(Adds comment and updates prices)

* Gold remains an attractive bet for investors -analyst

* Silver hits over one-month high

* U.S. dollar tumbles to three-week lows

Oct 19 (Reuters) - Gold prices were on the front foot on Tuesday, rising as much as 1%, as a sluggish dollar lifted bullion's appeal in the face of increasing inflation expectations.

Spot gold was up 0.8% at $1,778.76 per ounce by 1224 GMT, after hitting a session high of $1,784.26. U.S. gold futures gained 1% to $1,783.00.

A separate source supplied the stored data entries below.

This is an optimization exercise on Yosys and OpenROAD, whose aim is small area, a short achievable clock period and few clock cycles per item, not a production implementation. At most, simulation tests tie the RTL to the original design; equivalence was not proved. Power and IR drop assume default switching activity.

JK:
==> flow/design.v (excerpt) <==
module execute_top (
    input  logic        clk,
    input  logic        rst,
    input  logic        flush,
    input  logic        alu_issue,
    input  logic [6:0]  alu_op_code,
    input  logic [2:0]  alu_funct3,
    input  logic [6:0]  alu_funct7,
    input  logic [31:0] alu_imm,
    input  logic [31:0] alu_pc,
    input  logic [31:0] alu_rs1,
    input  logic [31:0] alu_rs2,
    input  logic [5:0]  alu_pd,
    input  logic [4:0]  alu_rd,
    input  logic [4:0]  alu_rob,
    input  logic        alu_pred_taken,
    input  logic [31:0] alu_btb_pc_next,
    input  logic        mul_issue,
    input  logic [2:0]  mul_funct3,
    input  logic [31:0] mul_rs1,
    input  logic [31:0] mul_rs2,
    input  logic [5:0]  mul_pd,
    input  logic [4:0]  mul_rd,
    input  logic [4:0]  mul_rob,
    input  logic [31:0] mul_pc,
    output logic        mul_ready,
    output logic        alu_wb_valid,
    output logic [31:0] alu_pv,
    output logic [5:0]  alu_wb_pd,
    output logic [4:0]  alu_wb_rd,
    output logic [31:0] alu_wb_pc,
    output logic [4:0]  alu_wb_rob,
    output logic [31:0] alu_pc_next,
    output logic        alu_update_pc_next,
    output logic        alu_branch_taken,
    output logic        mul_wb_valid,
    output logic [31:0] mul_pv,
    output logic [5:0]  mul_wb_pd,
    output logic [4:0]  mul_wb_rd,
    output logic [31:0] mul_wb_pc,
    output logic [4:0]  mul_wb_rob
);
export LEC_CHECK = 0
export ABC_AREA = 1
export CAP_MARGIN = 20
export CORE_MARGIN = 2
export CORE_UTILIZATION = 40
export CTS_BUF_LIST = sky130_fd_sc_hd__clkbuf_8
export CTS_CLUSTER_SIZE = 25
export SLEW_MARGIN = 60
create_clock -name core_clock -period 10.0 [get_ports {clk}]
standard.sh (not shown) runs the stock make flow with config.mk's settings and CLKGATE_MAP_FILE= SYNTH_SCRIPT=/design/flow/synth_recipe.tcl, a recipe that flattens the netlist after the stock synthesis.
==> flow/flow/run.sh <==
#!/bin/bash
set -o pipefail
export SETUP_SLACK_MARGIN=6
export BUFFER_PORTS_ARGS="-buffer_cell sky130_fd_sc_hd__buf_2"
bash standard.sh > standard.log 2>&1
JK: PASS, flow complete, no timing, DRC or antenna violations
Testbench counts of JK, summed over its fixed seeds: cycles 536, muls 512.
This design comes from an exercise in tuning for small area, a short achievable clock period and few clock cycles per item on the open sky130 flow, not from production work.
Power and IR drop assume default switching activity.

Setup of indigo:
==> flow/design.v <==
package tsbd_pkg;
    localparam logic [1:0] FMT_RGBA8888 = 2'd0;
    localparam logic [1:0] FMT_RGBA4444 = 2'd1;
    localparam logic [1:0] FMT_RGB565   = 2'd2;
    localparam logic [1:0] FMT_RGBA5551 = 2'd3;
endpackage
module texel_stream_to_bgra_decoder_core (
    input  logic        aclk,
    input  logic        aresetn,
    input  logic        cfg_wr_en,
    input  logic [2:0]  cfg_addr,
    input  logic [13:0] cfg_wdata,
    input  logic        s_valid,
    output logic        s_ready,
    input  logic [31:0] s_texel_word,
    output logic        m_valid,
    input  logic        m_ready,
    output logic [23:0] m_pixel_index,
    output logic [7:0]  m_blue,
    output logic [7:0]  m_green,
    output logic [7:0]  m_red,
    output logic [7:0]  m_alpha,
    output logic        m_image_end
);
    logic [1:0]  fmt_reg;
    logic        tiled_reg;
    logic [11:0] wm1_reg;    
    logic [11:0] hm1_reg;    
    logic [12:0] pm1_reg;    
    logic [12:0] x_reg;
    logic [11:0] y_reg;
    logic [23:0] l_reg;
    logic [23:5] t_reg;
    logic        xin_reg;    
    logic        yin_reg;    
    logic        pge_reg;    
    logic        skid_v;
    logic        cfg_we_r;
    logic [2:0]  cfg_addr_r;
    logic [13:0] cfg_wdata_r;
    logic        rdy_reg;    
    logic [31:0] skid_word;
    logic        m_v;
    logic [23:0] m_idx;
    logic [7:0]  m_b, m_g, m_r, m_a;
    logic        m_end;
    logic        cfg_hit, acc, out_free, keep, endp, adv, load_out;
    logic        xw, yh, xp, x_last, y_last, cend, rend;
    logic [12:0] xp1;
    logic [11:0] yp1;
    logic [23:0] l_plus_w;
    logic [31:0] src_word;
    logic [7:0]  dec_b, dec_g, dec_r, dec_a;
    logic [11:0] wd_dec, dim_m1;
    logic [12:0] pitch_m1;
    logic        wd_zero;
    assign wd_dec  = cfg_wdata_r[11:0] - 12'd1;
    assign wd_zero = (cfg_wdata_r[11:0] == 12'd0);
    assign dim_m1  = cfg_wdata_r[12] ? 12'hFFF : (wd_zero ? 12'd0 : wd_dec);
    assign pitch_m1 = cfg_wdata_r[13] ? 13'h1FFF :
                      wd_zero ? (cfg_wdata_r[12] ? 13'h0FFF : 13'd0) :
                      {cfg_wdata_r[12], wd_dec};
    assign cfg_hit  = cfg_we_r && (cfg_addr_r <= 3'd4);
    assign s_ready  = rdy_reg;
    assign acc      = s_valid && rdy_reg;
    assign out_free = !m_v || m_ready;
    assign xp1 = x_reg + 13'd1;
    assign yp1 = y_reg + 12'd1;
    assign xw  = (x_reg == {1'b0, wm1_reg});
    assign yh  = (y_reg == hm1_reg);
    assign xp  = (x_reg == pm1_reg);
    assign keep = xin_reg && yin_reg;
    assign endp = xw && yh;
    assign load_out = out_free && (skid_v || (acc && keep));
    assign adv      = (skid_v && out_free) || (acc && (!keep || out_free));
    assign x_last = xw || !xin_reg;
    assign y_last = yh || !yin_reg;
    assign cend   = tiled_reg ? (&x_reg[4:0]) : (x_last && (xp || pge_reg));
    assign rend   = tiled_reg ? (&y_reg[4:0]) : 1'b1;
    logic [24:0] l_plus_w_c;
    assign l_plus_w_c = {l_reg, 1'b1} + {12'd0, wm1_reg, 1'b1};
    assign l_plus_w   = l_plus_w_c[24:1];
    always_ff @(posedge aclk) begin
        cfg_we_r    <= aresetn && cfg_wr_en;
        cfg_addr_r  <= cfg_addr;
        cfg_wdata_r <= cfg_wdata;
    end
    always_ff @(posedge aclk) begin
        if (!aresetn) begin
            fmt_reg   <= 2'd1;
            tiled_reg <= 1'b0;
            wm1_reg   <= 12'd0;
            hm1_reg   <= 12'd0;
            pm1_reg   <= 13'd0;
        end else if (cfg_we_r) begin
            case (cfg_addr_r)
                3'd0: fmt_reg   <= cfg_wdata_r[1:0];
                3'd1: tiled_reg <= cfg_wdata_r[0];
                3'd2: wm1_reg   <= dim_m1;
                3'd3: hm1_reg   <= dim_m1;
                3'd4: pm1_reg   <= pitch_m1;
                default: ;
            endcase
        end
    end
    always_ff @(posedge aclk) begin
        if (!aresetn || cfg_hit) begin
            x_reg   <= '0;
            y_reg   <= '0;
            l_reg   <= '0;
            t_reg   <= '0;
            xin_reg <= 1'b1;
            yin_reg <= 1'b1;
            pge_reg <= 1'b0;
        end else if (adv) begin
            if (!cend) begin
                x_reg   <= xp1;
                xin_reg <= xin_reg && !xw;
                pge_reg <= pge_reg || xp;
            end else if (tiled_reg && !rend) begin
                x_reg   <= {x_reg[12:5], 5'd0};
                xin_reg <= 1'b1;
                y_reg   <= yp1;
                yin_reg <= yin_reg && !yh;
                l_reg   <= l_plus_w;
            end else if (tiled_reg && !x_last) begin
                x_reg   <= xp1;
                xin_reg <= 1'b1;
                y_reg   <= {y_reg[11:5], 5'd0};
                yin_reg <= 1'b1;
                l_reg   <= {t_reg, 5'd0};
            end else if (!y_last) begin
                x_reg   <= '0;
                xin_reg <= 1'b1;
                pge_reg <= 1'b0;
                y_reg   <= yp1;
                yin_reg <= 1'b1;
                l_reg   <= l_plus_w;
                t_reg   <= l_plus_w[23:5];
            end else begin
                x_reg   <= '0;
                xin_reg <= 1'b1;
                pge_reg <= 1'b0;
                y_reg   <= '0;
                yin_reg <= 1'b1;
                l_reg   <= '0;
                t_reg   <= '0;
            end
        end
    end
    assign src_word = skid_v ? skid_word : s_texel_word;
    always_comb begin
        case (fmt_reg)
            2'd0: begin
                dec_r = src_word[7:0];
                dec_g = src_word[15:8];
                dec_b = src_word[23:16];
                dec_a = src_word[31:24];
            end
            2'd1: begin
                dec_a = {src_word[3:0], src_word[3:0]};
                dec_b = {src_word[7:4], src_word[7:4]};
                dec_g = {src_word[11:8], src_word[11:8]};
                dec_r = {src_word[15:12], src_word[15:12]};
            end
            2'd2: begin
                dec_b = {src_word[4:0], src_word[4:2]};
                dec_g = {src_word[10:5], src_word[10:9]};
                dec_r = {src_word[15:11], src_word[15:13]};
                dec_a = 8'hFF;
            end
            default: begin
                dec_a = src_word[0] ? 8'hFF : 8'h00;
                dec_b = {src_word[5:1], src_word[5:3]};
                dec_g = {src_word[10:6], src_word[10:8]};
                dec_r = {src_word[15:11], src_word[15:13]};
            end
        endcase
    end
    always_ff @(posedge aclk) begin
        if (!aresetn) begin
            skid_v  <= 1'b0;
            rdy_reg <= 1'b1;
            m_v     <= 1'b0;
        end else begin
            if (skid_v) begin
                skid_v  <= !out_free;
                rdy_reg <= out_free;
            end else begin
                skid_v  <= acc && keep && !out_free;
                rdy_reg <= !(acc && keep && !out_free) &&
                           !(cfg_wr_en && (cfg_addr <= 3'd4));
            end
            if (out_free) m_v <= skid_v || (acc && keep);
        end
    end
    always_ff @(posedge aclk) begin
        if (!skid_v) skid_word <= s_texel_word;
    end
    always_ff @(posedge aclk) begin
        if (load_out) begin
            m_idx <= l_reg + {12'd0, x_reg[11:0]};
            m_end <= endp;
            m_b   <= dec_b;
            m_g   <= dec_g;
            m_r   <= dec_r;
            m_a   <= dec_a;
        end
    end
    assign m_valid       = m_v;
    assign m_pixel_index = m_idx;
    assign m_blue        = m_b;
    assign m_green       = m_g;
    assign m_red         = m_r;
    assign m_alpha       = m_a;
    assign m_image_end   = m_end;
endmodule
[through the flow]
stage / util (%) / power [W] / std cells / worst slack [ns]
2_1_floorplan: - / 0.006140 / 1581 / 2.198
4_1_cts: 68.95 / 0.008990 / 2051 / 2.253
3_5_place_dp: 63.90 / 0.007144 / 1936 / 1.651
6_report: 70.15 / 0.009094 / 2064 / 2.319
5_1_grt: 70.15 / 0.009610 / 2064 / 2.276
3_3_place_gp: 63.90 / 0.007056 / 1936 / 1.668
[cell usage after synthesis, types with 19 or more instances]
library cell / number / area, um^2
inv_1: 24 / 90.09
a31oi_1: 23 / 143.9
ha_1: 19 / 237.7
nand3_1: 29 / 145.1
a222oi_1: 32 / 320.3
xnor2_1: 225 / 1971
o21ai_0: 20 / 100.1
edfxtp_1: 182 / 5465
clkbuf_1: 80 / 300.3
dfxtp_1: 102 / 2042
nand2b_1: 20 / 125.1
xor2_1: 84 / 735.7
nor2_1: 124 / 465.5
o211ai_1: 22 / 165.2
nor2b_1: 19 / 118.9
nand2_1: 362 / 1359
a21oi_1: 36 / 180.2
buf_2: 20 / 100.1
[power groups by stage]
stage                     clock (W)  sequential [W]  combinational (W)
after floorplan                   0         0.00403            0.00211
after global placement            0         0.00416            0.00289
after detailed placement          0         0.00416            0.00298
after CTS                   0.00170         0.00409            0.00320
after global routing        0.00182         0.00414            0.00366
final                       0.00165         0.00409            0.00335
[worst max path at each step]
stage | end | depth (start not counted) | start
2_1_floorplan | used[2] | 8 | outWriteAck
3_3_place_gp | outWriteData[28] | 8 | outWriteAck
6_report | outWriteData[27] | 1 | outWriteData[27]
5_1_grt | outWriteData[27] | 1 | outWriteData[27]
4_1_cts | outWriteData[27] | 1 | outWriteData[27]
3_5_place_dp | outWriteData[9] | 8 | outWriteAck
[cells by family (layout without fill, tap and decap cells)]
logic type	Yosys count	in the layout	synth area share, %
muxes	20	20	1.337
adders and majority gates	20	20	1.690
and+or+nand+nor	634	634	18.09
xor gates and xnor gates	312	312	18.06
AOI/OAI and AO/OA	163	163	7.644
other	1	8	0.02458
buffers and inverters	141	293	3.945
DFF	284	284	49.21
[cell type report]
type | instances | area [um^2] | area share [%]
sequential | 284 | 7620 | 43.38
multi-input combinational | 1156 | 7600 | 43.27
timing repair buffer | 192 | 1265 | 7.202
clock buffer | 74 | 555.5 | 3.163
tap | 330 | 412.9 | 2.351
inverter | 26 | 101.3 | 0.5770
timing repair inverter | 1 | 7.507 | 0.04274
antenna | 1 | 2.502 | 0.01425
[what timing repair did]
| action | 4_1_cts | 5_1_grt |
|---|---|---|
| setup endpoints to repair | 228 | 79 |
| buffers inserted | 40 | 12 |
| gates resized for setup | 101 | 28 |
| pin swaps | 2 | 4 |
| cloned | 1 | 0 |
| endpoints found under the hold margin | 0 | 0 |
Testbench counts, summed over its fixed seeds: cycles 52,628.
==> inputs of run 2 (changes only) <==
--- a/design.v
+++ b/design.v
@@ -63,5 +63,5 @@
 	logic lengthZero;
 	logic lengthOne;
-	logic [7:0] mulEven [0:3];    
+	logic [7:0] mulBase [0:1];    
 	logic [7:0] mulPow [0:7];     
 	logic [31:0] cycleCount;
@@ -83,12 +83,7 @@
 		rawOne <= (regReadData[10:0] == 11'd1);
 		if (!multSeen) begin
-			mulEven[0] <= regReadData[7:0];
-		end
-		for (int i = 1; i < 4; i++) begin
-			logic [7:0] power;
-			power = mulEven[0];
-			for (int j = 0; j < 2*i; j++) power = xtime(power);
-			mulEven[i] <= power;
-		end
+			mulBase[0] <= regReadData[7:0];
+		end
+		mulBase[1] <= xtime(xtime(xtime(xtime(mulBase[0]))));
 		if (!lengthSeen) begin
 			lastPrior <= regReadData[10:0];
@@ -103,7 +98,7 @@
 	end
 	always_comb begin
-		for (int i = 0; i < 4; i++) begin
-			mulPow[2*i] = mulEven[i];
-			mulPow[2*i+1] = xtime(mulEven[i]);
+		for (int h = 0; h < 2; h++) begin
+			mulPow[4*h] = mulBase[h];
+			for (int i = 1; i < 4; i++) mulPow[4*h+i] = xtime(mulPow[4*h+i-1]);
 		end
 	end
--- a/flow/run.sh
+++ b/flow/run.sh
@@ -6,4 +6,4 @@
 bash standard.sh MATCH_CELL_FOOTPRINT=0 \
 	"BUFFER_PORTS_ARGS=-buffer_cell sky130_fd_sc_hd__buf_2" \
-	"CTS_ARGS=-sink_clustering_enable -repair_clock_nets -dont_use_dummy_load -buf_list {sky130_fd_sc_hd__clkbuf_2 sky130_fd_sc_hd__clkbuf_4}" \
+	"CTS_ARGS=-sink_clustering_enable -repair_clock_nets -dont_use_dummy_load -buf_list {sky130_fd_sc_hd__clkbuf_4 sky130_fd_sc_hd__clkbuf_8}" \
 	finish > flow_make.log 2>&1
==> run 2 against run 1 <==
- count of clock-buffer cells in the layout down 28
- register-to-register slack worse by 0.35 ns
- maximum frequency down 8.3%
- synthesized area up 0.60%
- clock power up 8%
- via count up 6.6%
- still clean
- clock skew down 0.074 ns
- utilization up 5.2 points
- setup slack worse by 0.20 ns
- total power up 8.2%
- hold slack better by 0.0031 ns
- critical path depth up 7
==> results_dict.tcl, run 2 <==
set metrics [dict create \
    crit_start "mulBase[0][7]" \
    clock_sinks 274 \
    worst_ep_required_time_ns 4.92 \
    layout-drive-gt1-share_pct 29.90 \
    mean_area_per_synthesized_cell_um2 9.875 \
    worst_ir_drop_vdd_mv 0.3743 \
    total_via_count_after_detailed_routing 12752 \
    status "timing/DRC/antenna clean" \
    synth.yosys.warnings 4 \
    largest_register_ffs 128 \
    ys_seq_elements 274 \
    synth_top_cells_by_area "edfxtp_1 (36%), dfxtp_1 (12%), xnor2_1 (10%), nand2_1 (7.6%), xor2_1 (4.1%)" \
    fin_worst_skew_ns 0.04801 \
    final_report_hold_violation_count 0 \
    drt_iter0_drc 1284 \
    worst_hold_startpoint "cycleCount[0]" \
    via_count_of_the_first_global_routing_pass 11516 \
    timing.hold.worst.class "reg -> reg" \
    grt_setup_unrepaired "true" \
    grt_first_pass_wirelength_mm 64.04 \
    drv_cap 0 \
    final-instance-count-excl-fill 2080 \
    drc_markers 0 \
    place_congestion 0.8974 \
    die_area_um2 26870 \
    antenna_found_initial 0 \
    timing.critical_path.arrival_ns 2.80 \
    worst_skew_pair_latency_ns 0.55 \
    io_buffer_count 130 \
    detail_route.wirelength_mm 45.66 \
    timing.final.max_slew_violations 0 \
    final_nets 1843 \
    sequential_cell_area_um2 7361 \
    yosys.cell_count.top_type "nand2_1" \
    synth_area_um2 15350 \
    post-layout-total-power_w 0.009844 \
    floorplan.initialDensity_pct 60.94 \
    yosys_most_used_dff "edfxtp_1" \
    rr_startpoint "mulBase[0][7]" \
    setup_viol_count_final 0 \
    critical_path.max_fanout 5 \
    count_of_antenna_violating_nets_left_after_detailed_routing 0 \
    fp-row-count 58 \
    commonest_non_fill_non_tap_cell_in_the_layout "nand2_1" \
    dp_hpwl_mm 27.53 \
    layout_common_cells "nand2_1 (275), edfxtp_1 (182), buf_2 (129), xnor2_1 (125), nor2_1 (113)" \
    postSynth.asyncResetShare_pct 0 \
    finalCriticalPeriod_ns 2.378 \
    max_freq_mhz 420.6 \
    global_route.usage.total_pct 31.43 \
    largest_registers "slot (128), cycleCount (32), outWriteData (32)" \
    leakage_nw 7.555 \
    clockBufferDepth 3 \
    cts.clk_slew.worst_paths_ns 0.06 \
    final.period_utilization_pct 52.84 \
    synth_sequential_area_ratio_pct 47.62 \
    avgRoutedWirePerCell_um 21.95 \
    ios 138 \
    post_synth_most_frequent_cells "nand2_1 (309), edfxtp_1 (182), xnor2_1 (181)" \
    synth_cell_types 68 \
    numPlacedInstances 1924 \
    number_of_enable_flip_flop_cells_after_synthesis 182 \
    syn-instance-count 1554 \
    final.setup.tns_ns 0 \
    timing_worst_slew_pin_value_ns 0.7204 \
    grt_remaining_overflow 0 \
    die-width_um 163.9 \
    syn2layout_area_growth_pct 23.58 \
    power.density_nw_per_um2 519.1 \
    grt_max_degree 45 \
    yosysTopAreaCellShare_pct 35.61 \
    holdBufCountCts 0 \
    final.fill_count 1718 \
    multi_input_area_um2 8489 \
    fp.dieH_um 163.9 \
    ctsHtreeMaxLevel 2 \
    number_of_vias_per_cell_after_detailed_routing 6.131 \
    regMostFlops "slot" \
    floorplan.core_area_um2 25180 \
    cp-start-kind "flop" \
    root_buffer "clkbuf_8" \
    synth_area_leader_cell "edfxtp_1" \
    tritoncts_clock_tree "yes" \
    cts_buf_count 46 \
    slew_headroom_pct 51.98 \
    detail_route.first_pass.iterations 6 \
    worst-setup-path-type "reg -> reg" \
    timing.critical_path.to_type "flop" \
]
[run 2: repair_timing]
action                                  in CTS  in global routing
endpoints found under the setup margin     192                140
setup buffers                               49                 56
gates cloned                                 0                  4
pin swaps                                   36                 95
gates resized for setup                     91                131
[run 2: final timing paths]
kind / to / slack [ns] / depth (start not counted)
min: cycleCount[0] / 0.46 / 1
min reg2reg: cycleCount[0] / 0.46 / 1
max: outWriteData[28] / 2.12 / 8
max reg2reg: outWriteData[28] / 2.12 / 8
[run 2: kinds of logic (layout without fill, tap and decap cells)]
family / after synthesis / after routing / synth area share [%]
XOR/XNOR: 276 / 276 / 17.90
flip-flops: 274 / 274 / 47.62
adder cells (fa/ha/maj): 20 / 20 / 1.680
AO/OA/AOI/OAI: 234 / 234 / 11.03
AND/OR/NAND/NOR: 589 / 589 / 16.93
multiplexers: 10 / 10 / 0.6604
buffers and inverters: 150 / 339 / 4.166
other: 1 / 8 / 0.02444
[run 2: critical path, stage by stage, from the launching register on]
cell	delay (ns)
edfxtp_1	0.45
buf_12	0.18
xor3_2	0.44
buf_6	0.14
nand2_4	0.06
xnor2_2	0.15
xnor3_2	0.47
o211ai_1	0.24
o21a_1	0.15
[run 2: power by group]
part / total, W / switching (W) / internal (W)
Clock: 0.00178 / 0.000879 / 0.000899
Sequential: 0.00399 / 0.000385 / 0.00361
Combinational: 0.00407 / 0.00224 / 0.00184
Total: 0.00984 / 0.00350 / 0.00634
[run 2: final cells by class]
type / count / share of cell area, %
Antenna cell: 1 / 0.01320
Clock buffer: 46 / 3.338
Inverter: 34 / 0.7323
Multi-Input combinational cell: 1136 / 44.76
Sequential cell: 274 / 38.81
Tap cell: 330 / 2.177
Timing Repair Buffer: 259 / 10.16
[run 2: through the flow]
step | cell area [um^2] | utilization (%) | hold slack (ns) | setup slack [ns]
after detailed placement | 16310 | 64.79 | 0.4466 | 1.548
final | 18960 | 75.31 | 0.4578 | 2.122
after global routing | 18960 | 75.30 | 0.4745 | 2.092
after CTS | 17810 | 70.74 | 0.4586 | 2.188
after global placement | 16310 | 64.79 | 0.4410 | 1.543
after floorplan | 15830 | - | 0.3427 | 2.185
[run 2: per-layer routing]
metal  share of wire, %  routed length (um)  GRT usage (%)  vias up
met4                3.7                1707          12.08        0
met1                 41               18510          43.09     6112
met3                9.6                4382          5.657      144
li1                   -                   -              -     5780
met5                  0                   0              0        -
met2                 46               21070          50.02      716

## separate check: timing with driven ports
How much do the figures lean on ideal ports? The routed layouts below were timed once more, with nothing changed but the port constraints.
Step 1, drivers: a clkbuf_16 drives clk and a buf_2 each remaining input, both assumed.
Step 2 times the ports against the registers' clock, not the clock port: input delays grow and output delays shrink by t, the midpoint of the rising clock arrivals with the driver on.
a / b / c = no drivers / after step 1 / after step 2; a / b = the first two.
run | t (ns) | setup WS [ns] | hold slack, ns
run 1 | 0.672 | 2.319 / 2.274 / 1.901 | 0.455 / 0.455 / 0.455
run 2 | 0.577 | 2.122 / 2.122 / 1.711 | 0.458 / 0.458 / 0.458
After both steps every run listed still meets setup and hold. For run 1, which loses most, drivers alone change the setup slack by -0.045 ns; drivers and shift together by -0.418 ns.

Making gold more attractive for buyers holding other currencies, the dollar retreated, hit by a growing rate-hike bets in other markets.

A weaker dollar is gold supportive and the metal remains an "interesting asset for investors looking to hedge against the risk of inflation going out of control," said Carlo Alberto De Casa, external analyst at Kinesis Money.

He added that, while gold has created a solid support zone between $1,750 and $1,760, "a clear indication from the European Central Bank on tapering could be a negative catalyst for bullion."

Elsewhere, Bank of England Governor Andrew Bailey sent a fresh signal for early UK rate hikes by saying that the BoE will "have to act" to counter rising inflation risks. In New Zealand, bets for faster policy normalisation were stoked by data showing the fastest consumer-price inflation in more than a decade.

"Inflation expectations have become a dominant factor for gold and the perception that it is more than just transitory ... is supporting the metal," said UBS analyst Giovanni Staunovo.

Gold is often considered an inflation hedge, though reduced stimulus and interest rate hikes tend to drive up government bond yields, raising non-yielding bullion's opportunity cost.

U.S. benchmark 10-year Treasury yields also eased.

Among other precious metals, spot silver rose 3.1% to $23.88 per ounce, scaling a more than one-month high.

Platinum climbed 1.4% to $1,049.84, and palladium jumped 3.1% to $2,076.52.